> [DATA FOR THE TASK]:
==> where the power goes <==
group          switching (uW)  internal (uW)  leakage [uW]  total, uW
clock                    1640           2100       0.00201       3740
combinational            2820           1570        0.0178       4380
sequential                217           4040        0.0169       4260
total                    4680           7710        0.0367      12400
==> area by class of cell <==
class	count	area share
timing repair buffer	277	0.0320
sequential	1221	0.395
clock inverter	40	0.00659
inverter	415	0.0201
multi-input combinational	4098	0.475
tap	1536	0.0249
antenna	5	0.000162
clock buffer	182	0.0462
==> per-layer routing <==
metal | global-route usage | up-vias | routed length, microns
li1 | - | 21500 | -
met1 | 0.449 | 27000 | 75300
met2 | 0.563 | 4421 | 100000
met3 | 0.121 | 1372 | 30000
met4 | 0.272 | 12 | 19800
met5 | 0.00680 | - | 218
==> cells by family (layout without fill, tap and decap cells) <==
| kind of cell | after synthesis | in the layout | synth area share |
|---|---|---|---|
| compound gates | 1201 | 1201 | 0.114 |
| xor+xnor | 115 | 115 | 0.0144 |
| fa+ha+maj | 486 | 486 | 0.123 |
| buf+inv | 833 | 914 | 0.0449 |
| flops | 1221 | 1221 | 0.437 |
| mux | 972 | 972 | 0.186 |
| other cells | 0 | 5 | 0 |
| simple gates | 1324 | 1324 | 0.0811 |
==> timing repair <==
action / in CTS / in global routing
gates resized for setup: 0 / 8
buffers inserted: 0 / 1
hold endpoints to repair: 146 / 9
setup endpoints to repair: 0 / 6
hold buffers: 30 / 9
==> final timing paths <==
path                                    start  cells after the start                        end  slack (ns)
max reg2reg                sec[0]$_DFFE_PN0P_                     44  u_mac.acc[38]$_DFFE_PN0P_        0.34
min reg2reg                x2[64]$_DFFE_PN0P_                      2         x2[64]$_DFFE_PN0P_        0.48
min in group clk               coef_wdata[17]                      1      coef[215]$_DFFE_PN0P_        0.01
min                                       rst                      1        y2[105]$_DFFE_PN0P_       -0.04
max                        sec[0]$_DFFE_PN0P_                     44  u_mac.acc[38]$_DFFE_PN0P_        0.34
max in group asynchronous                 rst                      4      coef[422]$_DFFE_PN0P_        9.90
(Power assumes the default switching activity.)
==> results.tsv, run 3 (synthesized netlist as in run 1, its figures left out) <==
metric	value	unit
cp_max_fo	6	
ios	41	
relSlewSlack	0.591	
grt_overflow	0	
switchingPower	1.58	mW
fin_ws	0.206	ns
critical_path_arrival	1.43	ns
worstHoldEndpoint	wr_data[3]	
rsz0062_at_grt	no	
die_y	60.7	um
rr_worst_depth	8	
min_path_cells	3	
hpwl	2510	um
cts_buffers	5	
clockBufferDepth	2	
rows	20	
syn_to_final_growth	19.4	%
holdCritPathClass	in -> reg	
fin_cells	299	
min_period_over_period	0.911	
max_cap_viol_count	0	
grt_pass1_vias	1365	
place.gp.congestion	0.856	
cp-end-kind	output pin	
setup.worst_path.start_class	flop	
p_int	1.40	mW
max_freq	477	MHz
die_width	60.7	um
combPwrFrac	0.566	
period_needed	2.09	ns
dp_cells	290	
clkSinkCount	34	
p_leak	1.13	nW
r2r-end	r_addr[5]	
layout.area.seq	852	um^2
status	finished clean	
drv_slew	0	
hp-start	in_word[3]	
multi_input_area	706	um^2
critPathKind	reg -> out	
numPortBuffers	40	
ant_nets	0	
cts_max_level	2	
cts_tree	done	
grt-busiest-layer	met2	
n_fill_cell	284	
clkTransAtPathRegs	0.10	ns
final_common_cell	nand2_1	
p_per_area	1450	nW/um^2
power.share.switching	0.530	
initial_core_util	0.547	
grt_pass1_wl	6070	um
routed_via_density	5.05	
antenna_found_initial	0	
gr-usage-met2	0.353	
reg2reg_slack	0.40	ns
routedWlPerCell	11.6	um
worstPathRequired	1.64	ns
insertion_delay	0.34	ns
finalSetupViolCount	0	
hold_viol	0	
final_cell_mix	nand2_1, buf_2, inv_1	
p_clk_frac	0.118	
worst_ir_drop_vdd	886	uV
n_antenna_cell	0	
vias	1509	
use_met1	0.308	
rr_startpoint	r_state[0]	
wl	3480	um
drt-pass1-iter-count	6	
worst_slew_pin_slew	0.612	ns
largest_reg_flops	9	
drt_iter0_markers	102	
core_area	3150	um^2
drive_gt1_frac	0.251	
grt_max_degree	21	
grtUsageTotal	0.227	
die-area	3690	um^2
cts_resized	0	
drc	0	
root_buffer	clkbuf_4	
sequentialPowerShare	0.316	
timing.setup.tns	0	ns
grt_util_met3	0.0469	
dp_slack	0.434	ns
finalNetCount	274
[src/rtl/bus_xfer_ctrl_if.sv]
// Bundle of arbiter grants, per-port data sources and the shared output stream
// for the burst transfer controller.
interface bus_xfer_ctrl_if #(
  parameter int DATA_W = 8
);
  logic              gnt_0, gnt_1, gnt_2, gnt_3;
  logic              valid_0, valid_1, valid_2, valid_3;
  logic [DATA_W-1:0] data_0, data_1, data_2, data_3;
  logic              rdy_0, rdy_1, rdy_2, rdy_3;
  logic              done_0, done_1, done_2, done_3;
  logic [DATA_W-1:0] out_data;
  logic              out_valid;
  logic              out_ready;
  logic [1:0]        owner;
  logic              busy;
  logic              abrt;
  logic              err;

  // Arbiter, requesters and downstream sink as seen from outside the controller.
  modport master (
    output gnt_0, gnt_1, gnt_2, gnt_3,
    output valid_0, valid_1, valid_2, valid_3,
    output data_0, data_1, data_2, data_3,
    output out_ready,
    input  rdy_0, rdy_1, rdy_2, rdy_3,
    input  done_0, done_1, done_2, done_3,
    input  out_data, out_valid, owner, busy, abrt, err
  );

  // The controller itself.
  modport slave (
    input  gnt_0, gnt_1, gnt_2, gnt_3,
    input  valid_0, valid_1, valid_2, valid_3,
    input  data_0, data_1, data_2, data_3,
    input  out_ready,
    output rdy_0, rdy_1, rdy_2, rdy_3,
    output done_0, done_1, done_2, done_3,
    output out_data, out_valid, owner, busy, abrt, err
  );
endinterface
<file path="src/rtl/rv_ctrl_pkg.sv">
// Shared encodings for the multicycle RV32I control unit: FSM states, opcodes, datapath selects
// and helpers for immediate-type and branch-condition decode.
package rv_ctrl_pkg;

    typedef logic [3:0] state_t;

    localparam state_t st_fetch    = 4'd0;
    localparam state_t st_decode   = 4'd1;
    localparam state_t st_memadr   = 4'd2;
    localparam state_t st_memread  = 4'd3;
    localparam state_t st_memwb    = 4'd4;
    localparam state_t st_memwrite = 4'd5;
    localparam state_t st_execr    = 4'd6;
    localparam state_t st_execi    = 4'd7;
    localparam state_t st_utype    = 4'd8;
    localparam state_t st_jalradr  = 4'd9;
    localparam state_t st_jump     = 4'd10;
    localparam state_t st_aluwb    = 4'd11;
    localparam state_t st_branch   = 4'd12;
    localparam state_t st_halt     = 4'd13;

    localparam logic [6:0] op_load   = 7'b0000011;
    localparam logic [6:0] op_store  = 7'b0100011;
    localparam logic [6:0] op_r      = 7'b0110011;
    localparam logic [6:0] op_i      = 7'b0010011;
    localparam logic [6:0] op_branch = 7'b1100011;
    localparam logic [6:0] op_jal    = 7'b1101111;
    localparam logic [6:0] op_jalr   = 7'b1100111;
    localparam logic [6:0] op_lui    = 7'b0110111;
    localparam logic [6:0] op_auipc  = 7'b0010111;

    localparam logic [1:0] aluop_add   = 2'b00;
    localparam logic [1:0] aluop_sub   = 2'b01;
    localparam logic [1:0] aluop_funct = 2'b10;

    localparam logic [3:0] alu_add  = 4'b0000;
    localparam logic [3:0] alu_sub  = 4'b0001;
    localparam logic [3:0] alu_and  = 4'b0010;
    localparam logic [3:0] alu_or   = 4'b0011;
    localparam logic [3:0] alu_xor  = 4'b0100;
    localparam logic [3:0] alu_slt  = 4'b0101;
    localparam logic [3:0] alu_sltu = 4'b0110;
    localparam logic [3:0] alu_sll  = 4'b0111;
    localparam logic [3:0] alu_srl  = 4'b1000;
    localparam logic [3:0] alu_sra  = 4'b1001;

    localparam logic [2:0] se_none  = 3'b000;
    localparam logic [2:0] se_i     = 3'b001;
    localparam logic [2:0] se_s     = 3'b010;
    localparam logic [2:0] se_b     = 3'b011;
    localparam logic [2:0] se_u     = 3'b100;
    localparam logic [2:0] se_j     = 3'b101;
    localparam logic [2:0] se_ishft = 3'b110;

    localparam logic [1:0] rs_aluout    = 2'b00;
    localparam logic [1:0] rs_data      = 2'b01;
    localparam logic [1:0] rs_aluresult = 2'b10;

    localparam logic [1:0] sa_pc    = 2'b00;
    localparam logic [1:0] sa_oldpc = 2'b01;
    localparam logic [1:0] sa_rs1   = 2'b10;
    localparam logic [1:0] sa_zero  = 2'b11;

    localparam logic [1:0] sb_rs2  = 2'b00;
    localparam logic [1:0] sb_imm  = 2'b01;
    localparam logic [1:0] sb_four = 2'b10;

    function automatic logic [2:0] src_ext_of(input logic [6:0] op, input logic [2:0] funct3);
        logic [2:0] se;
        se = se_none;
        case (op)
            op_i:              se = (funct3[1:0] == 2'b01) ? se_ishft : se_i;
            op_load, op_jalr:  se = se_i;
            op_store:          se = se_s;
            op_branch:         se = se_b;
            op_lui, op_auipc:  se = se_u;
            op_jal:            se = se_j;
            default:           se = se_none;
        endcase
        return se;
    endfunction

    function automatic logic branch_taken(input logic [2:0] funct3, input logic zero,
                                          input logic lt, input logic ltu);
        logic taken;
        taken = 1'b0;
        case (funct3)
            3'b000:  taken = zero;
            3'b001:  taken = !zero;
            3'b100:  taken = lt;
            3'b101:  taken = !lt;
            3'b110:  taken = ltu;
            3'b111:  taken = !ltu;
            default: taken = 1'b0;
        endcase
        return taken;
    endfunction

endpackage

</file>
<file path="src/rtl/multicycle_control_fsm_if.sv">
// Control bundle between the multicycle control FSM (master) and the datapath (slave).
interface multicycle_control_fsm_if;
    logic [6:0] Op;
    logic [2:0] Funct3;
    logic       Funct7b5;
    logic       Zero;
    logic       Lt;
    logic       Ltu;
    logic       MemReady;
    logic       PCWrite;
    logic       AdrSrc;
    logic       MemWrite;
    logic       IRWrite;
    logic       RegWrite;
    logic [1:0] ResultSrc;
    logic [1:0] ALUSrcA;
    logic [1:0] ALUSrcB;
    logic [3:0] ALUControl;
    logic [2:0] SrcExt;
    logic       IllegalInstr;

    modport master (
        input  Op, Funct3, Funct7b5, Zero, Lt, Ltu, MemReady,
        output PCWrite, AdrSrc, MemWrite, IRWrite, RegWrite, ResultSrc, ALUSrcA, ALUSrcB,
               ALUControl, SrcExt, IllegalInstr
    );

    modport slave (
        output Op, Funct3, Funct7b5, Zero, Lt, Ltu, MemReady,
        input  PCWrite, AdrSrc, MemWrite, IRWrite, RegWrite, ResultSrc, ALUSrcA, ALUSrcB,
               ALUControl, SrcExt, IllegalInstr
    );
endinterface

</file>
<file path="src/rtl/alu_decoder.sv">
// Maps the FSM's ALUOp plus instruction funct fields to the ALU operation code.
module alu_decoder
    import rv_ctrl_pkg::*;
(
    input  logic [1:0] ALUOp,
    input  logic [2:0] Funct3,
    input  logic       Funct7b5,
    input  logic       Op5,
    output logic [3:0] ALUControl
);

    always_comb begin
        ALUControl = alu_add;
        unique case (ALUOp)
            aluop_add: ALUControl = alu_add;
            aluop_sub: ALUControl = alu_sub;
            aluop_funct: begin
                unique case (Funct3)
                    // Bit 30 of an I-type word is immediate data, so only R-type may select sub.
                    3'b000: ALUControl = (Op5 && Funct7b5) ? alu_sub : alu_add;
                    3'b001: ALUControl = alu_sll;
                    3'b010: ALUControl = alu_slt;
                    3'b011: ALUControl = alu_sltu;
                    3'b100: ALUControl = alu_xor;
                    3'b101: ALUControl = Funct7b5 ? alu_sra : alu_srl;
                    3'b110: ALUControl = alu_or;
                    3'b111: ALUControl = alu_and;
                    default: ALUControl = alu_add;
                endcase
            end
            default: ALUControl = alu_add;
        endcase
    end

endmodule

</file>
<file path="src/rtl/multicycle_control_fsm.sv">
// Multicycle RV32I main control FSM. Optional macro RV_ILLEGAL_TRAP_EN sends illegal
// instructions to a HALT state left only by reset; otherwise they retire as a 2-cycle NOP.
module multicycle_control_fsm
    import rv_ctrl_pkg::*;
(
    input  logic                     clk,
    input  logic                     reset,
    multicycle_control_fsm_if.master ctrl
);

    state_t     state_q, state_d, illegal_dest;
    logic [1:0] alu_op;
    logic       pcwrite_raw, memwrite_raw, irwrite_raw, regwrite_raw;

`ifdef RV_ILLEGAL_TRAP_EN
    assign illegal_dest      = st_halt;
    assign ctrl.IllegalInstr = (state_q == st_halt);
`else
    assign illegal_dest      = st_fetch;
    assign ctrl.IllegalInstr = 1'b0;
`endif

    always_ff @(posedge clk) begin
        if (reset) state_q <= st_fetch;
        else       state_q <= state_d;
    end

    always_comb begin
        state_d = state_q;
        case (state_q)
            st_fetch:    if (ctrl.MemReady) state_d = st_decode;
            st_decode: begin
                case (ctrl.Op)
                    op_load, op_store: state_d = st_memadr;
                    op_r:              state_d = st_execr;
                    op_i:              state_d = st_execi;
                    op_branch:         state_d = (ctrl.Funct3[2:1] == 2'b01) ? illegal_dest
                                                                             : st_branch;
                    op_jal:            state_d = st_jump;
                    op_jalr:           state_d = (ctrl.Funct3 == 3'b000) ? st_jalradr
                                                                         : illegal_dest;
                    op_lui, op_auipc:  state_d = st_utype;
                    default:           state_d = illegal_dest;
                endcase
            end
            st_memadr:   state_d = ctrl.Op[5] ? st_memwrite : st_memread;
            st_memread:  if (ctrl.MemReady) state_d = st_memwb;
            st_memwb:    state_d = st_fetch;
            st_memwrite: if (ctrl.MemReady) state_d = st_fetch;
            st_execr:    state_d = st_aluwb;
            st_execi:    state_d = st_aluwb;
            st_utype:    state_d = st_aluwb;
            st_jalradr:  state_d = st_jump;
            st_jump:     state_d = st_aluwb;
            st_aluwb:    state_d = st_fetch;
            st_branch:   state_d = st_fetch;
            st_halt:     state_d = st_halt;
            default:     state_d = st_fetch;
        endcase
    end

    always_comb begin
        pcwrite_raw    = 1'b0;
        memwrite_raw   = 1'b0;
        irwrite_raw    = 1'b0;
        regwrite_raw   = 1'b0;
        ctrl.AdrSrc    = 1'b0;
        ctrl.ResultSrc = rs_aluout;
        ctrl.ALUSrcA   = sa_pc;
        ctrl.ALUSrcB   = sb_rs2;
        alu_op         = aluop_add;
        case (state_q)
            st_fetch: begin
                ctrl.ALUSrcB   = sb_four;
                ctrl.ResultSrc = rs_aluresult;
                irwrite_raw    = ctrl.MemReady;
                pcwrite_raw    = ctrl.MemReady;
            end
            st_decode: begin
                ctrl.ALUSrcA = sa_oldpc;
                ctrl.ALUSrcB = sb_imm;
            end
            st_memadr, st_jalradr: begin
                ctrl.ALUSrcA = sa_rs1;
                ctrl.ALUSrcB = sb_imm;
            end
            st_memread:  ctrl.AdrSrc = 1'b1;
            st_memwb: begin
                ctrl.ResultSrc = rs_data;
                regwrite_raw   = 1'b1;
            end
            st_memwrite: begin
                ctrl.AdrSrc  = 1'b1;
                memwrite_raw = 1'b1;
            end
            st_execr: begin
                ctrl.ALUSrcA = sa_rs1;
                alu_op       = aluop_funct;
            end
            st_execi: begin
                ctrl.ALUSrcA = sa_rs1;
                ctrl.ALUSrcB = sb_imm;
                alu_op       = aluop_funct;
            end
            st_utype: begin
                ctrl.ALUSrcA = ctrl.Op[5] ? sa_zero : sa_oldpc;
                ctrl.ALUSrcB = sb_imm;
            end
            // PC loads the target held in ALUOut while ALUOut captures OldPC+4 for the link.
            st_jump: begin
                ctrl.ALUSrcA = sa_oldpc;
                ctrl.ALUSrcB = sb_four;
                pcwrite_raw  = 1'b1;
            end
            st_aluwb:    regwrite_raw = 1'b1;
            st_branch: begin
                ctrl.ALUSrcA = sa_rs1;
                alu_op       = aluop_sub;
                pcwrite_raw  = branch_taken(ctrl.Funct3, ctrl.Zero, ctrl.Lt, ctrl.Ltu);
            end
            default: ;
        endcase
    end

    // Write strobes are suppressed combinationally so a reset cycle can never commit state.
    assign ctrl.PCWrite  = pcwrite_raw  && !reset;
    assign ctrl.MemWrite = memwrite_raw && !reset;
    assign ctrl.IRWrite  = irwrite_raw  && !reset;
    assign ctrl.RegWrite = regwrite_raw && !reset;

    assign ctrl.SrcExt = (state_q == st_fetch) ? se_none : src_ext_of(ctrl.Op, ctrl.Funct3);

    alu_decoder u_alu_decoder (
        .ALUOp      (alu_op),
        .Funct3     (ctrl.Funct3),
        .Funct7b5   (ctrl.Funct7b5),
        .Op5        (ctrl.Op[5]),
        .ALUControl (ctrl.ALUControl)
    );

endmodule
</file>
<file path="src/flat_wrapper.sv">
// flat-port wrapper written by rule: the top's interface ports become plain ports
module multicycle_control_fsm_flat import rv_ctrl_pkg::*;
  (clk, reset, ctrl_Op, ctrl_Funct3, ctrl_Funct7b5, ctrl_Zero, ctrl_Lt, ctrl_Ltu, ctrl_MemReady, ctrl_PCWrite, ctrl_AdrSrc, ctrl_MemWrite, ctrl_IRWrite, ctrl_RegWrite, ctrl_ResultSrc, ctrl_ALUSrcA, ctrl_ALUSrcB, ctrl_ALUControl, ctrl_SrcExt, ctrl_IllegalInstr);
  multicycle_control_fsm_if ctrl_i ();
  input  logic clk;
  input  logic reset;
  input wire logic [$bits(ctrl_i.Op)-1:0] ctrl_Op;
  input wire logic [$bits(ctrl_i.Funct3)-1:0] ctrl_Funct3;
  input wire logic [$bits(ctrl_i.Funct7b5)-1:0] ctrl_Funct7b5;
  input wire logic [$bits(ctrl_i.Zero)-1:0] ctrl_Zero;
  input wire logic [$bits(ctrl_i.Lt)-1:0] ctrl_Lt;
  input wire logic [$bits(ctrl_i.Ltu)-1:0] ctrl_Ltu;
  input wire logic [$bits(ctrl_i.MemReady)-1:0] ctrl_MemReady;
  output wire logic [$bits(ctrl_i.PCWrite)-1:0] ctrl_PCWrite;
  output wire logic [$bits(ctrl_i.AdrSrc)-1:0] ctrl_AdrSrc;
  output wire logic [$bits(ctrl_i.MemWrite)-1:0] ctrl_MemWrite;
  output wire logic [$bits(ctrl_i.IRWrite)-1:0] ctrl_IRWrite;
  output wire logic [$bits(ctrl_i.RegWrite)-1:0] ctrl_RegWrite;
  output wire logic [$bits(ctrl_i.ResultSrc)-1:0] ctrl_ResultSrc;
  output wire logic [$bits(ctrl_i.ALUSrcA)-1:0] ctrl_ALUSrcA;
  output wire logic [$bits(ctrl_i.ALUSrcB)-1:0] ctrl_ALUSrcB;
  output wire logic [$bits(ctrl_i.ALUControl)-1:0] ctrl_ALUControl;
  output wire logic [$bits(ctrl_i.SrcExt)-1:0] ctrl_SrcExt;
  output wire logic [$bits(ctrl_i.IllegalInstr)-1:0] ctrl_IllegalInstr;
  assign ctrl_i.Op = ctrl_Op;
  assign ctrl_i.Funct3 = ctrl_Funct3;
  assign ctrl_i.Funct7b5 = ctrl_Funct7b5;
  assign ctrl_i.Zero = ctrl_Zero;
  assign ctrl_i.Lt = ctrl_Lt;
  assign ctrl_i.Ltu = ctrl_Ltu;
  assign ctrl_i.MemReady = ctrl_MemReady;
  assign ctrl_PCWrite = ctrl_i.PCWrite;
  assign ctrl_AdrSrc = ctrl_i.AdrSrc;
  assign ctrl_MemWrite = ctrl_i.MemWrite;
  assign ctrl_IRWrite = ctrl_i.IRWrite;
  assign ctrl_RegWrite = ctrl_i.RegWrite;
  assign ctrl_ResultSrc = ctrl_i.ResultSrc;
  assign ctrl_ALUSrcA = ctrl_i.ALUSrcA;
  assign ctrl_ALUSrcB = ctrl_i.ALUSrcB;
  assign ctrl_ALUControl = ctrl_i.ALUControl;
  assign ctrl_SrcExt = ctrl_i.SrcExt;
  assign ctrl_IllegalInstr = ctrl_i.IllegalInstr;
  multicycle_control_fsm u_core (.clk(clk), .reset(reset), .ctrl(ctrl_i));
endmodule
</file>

> [TASK TO CARRY OUT]:
In the records above, find each line with the word "after" and copy it out.

> [RESULT OF THIS EXERCISE]:
| kind of cell | after synthesis | in the layout | synth area share |
path                                    start  cells after the start                        end  slack (ns)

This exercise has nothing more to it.